**WHAT TO WORK ON:** From the data underneath, reproduce exactly the stretch that begins at the line with "resizer's default pick;" and ends after the line with "again, and then".

——

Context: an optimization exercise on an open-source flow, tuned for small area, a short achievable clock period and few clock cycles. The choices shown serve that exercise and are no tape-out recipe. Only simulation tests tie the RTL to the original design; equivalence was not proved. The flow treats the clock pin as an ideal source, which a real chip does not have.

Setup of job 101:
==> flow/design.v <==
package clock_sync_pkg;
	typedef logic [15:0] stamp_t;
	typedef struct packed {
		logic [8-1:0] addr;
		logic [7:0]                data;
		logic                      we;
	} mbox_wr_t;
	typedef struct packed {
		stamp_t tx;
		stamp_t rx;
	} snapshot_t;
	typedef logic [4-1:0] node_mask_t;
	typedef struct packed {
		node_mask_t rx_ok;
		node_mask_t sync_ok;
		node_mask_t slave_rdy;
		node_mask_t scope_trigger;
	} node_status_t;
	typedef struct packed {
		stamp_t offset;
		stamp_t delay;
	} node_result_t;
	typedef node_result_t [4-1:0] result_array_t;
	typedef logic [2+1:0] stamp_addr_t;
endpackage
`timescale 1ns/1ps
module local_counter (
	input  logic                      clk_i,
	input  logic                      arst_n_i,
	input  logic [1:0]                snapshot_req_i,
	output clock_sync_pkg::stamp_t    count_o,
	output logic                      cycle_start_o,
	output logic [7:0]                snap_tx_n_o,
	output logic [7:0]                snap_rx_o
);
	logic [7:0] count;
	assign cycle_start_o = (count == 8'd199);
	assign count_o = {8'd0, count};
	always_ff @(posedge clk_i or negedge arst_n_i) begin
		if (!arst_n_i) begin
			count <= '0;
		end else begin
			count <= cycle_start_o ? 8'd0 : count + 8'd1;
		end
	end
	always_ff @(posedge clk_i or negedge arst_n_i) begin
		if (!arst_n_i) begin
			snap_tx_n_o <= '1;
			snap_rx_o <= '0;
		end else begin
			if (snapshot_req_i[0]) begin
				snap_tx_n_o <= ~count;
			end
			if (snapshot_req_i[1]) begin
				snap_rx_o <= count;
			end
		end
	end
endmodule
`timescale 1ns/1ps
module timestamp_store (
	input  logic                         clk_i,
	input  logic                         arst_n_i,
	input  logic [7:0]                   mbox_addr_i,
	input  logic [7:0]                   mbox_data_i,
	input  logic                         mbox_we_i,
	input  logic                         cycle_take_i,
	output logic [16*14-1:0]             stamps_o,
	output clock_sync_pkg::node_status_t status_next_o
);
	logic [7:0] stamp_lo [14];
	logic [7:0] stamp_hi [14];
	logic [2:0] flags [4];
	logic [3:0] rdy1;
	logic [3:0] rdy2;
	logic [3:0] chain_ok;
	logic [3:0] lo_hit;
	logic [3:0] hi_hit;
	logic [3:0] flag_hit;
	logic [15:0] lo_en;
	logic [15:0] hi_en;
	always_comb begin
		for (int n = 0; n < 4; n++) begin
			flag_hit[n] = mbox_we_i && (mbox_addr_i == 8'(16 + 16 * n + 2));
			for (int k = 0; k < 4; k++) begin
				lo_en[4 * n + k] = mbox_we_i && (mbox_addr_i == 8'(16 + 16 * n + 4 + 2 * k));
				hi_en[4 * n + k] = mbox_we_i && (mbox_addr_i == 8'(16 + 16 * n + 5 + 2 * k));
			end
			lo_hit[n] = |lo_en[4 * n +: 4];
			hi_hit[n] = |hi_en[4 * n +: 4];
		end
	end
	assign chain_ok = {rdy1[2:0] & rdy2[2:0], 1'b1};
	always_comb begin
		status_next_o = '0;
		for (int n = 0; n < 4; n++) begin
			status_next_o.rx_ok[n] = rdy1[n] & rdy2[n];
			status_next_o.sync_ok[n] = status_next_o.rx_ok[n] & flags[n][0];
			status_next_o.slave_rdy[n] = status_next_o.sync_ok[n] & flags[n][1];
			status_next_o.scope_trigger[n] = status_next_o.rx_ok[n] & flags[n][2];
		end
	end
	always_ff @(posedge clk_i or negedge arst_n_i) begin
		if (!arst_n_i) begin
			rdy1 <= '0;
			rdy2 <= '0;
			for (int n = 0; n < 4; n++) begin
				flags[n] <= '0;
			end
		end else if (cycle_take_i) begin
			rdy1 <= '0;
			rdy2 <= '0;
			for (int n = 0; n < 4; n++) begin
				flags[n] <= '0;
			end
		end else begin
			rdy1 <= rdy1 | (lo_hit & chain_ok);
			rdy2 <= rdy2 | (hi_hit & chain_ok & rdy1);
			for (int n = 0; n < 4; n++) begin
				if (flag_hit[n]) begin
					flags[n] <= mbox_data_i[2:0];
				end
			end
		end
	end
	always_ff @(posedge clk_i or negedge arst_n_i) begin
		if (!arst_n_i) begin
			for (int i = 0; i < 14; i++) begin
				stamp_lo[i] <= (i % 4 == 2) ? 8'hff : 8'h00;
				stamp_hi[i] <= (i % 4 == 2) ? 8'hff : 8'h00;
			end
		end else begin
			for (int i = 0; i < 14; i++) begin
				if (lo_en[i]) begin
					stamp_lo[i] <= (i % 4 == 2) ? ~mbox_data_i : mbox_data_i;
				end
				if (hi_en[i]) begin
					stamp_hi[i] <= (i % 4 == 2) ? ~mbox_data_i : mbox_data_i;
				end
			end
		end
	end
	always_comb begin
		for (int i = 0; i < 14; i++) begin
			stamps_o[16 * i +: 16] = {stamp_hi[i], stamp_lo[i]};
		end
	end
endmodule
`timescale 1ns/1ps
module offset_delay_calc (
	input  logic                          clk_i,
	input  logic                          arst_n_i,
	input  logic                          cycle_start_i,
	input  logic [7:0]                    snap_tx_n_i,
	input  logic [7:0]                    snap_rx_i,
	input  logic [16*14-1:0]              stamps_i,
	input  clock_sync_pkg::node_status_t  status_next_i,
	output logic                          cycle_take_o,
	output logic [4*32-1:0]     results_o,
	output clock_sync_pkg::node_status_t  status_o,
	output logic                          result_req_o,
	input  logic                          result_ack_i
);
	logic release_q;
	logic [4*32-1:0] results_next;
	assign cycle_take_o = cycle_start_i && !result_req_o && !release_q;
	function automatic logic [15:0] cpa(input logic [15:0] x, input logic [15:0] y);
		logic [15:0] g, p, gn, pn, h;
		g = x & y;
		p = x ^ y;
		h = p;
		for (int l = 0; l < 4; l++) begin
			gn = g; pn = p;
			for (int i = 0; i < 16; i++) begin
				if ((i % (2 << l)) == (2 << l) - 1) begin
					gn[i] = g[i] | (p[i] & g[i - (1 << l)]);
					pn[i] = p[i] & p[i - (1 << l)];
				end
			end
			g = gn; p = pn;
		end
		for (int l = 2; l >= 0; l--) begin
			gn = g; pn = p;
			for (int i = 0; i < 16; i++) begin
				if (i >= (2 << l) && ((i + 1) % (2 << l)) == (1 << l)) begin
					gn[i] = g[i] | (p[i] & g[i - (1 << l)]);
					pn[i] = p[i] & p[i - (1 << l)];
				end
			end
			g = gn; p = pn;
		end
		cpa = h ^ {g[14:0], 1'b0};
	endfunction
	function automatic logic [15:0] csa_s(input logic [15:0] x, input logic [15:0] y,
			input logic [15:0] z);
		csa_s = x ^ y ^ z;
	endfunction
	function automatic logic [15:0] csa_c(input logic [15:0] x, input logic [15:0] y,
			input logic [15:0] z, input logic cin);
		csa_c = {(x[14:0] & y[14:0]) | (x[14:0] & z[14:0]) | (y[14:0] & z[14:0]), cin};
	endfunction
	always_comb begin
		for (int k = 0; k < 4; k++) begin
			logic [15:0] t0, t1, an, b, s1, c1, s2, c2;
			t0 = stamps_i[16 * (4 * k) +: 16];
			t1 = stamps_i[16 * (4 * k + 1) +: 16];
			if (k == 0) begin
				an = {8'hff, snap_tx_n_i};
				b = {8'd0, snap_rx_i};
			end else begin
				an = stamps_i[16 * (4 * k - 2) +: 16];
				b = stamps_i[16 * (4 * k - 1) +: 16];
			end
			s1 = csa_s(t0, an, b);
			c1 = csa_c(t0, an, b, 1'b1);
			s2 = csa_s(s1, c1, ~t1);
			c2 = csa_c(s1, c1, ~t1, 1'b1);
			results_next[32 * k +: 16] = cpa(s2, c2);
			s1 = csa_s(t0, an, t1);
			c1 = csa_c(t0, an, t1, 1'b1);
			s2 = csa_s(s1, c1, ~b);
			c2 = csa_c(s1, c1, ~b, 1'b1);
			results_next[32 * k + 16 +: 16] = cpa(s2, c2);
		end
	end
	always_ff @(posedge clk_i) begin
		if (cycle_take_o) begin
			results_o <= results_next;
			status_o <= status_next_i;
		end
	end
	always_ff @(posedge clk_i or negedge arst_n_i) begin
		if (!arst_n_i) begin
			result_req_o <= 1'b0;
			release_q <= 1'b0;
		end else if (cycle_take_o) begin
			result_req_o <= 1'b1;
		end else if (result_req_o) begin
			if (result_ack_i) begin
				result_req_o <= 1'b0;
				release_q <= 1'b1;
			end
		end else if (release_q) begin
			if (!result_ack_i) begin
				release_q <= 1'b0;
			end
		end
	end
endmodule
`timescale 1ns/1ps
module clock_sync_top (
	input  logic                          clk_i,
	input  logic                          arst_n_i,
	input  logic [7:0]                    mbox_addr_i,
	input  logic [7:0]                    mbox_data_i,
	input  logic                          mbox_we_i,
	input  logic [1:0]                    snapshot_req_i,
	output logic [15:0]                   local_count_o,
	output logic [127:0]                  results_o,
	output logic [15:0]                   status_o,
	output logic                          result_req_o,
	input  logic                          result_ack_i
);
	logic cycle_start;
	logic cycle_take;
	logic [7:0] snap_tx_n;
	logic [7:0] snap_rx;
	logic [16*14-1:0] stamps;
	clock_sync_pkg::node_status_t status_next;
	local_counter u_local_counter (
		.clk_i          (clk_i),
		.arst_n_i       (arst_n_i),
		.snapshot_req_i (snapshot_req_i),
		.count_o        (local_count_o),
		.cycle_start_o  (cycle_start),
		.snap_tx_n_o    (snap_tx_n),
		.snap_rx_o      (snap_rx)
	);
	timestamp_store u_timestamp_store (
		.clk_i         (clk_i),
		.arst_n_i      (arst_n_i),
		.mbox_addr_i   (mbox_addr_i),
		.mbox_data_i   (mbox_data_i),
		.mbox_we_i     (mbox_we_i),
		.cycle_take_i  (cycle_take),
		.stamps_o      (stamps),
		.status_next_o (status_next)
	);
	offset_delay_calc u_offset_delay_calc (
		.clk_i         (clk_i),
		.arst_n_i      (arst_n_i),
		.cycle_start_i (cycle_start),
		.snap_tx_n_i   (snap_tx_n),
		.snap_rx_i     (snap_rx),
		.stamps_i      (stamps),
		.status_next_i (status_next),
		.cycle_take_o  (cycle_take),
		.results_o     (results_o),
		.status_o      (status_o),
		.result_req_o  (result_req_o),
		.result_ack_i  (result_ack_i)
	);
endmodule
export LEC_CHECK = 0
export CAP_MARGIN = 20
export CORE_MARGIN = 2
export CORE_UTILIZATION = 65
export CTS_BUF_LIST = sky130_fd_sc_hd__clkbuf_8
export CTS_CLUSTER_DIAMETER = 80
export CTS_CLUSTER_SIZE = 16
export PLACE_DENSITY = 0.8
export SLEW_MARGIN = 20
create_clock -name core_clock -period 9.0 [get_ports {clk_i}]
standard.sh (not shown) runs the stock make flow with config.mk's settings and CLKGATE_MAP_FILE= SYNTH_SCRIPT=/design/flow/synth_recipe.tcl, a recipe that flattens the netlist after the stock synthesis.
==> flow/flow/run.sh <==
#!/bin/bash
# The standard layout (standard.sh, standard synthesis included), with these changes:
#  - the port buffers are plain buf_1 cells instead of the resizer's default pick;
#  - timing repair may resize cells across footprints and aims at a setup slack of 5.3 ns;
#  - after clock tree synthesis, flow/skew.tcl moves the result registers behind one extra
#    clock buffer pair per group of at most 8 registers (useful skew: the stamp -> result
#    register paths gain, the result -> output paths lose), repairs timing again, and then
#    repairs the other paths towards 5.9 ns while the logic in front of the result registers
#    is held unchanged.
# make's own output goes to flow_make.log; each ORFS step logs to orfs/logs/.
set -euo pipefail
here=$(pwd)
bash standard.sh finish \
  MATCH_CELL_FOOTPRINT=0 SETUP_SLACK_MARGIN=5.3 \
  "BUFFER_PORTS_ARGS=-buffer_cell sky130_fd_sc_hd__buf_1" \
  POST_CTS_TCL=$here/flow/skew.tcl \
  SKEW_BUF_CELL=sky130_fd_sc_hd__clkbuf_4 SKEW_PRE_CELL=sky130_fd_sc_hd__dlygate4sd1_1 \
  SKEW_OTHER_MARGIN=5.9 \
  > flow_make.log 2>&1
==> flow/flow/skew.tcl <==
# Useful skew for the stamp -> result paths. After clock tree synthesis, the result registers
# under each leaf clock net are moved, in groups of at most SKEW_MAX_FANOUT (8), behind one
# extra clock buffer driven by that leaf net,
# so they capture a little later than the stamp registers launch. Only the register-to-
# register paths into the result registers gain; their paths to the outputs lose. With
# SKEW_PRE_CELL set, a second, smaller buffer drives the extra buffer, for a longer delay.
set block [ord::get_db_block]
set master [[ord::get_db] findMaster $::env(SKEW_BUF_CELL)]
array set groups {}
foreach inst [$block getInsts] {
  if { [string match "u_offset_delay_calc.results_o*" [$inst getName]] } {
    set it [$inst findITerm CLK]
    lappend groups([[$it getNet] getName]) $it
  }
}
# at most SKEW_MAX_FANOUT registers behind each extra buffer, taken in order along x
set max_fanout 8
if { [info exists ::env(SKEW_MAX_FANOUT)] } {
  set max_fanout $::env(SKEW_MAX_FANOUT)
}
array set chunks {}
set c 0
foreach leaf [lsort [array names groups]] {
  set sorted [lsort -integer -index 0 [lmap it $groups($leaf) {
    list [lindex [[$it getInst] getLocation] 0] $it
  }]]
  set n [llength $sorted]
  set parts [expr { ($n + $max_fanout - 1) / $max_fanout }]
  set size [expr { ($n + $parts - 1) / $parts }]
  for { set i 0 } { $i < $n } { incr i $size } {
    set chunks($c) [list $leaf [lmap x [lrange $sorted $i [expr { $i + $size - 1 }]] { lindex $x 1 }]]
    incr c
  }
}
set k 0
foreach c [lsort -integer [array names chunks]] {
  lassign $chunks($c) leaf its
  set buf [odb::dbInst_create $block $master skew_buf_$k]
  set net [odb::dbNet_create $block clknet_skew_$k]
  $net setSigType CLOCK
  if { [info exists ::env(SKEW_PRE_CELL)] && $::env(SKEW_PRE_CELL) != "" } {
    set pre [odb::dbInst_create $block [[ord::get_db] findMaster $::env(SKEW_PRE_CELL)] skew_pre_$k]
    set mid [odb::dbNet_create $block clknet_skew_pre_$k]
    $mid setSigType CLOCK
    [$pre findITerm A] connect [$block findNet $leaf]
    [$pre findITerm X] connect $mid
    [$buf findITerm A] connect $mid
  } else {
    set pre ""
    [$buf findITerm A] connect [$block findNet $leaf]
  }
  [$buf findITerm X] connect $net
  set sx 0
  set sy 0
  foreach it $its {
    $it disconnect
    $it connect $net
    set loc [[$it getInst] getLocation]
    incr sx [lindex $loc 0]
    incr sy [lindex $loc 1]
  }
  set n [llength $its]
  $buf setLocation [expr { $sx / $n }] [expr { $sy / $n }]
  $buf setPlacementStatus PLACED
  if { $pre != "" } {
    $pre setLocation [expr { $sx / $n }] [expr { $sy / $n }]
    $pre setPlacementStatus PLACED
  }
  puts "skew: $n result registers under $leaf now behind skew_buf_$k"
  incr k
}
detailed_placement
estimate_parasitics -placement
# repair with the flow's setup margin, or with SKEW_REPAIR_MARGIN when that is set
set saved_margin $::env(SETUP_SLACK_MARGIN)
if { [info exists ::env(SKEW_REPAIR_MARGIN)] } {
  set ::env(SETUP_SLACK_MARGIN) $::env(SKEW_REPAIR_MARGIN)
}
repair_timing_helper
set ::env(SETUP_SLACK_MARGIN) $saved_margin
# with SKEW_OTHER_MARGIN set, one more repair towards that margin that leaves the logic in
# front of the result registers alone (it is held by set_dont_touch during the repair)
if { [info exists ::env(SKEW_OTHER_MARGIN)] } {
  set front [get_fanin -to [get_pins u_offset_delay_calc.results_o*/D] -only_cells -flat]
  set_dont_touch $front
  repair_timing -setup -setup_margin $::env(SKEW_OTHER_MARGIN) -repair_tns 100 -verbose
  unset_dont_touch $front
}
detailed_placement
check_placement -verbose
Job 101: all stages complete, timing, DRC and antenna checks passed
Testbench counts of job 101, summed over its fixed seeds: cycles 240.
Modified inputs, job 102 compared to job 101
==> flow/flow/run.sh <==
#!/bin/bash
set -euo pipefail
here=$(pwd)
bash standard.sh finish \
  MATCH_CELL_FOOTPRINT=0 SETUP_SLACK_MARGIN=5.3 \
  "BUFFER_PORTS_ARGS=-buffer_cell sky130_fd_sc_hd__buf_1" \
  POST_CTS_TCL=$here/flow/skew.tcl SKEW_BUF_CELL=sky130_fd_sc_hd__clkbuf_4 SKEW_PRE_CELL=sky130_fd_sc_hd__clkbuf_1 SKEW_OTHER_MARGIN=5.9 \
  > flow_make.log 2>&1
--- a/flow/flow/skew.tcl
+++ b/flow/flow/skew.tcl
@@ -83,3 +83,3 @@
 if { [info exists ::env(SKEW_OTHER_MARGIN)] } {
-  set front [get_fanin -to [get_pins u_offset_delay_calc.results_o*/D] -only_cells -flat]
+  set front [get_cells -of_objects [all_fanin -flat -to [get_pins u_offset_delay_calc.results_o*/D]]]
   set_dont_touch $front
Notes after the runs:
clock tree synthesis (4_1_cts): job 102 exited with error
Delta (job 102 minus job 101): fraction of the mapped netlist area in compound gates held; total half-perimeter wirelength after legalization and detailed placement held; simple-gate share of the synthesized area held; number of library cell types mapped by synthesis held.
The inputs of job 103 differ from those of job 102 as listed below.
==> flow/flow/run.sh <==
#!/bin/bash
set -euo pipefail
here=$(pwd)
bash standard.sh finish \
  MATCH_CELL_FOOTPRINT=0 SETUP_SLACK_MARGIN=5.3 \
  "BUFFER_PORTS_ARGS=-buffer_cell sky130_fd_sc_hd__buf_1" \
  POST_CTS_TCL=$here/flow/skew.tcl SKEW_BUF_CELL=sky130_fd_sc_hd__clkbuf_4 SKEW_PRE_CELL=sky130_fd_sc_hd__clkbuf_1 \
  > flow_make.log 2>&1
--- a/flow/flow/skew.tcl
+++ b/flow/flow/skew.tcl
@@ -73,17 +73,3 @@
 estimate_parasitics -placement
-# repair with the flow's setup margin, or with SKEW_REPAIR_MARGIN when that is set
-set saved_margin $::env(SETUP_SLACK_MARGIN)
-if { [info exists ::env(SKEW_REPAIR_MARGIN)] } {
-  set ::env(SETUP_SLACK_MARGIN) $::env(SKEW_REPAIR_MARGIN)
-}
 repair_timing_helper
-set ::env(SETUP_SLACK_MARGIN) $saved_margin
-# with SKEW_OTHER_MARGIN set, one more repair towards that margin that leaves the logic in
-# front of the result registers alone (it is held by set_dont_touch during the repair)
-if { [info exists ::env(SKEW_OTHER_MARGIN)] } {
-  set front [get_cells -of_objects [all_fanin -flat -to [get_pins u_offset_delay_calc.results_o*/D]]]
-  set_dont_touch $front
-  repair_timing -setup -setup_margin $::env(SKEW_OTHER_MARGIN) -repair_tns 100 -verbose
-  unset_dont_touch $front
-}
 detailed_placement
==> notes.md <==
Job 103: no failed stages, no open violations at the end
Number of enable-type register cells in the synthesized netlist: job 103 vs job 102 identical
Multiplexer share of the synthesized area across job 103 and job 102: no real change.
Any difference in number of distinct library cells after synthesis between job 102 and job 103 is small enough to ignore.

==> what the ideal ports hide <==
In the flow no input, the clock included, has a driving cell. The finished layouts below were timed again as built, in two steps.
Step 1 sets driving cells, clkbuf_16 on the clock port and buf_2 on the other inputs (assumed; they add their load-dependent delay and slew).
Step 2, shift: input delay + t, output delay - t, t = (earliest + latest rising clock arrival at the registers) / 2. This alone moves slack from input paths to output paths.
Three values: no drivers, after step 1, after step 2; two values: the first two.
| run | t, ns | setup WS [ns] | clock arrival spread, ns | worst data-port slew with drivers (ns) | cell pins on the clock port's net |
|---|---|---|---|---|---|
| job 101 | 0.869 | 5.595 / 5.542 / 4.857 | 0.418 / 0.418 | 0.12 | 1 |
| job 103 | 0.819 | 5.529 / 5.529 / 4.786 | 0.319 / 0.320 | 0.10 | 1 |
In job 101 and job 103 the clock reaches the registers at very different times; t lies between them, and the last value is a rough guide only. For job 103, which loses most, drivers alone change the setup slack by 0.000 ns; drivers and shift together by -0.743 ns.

——

**YOUR RESPONSE:**
#  - the port buffers are plain buf_1 cells instead of the resizer's default pick;
#  - timing repair may resize cells across footprints and aims at a setup slack of 5.3 ns;
#  - after clock tree synthesis, flow/skew.tcl moves the result registers behind one extra
#    clock buffer pair per group of at most 8 registers (useful skew: the stamp -> result
#    register paths gain, the result -> output paths lose), repairs timing again, and then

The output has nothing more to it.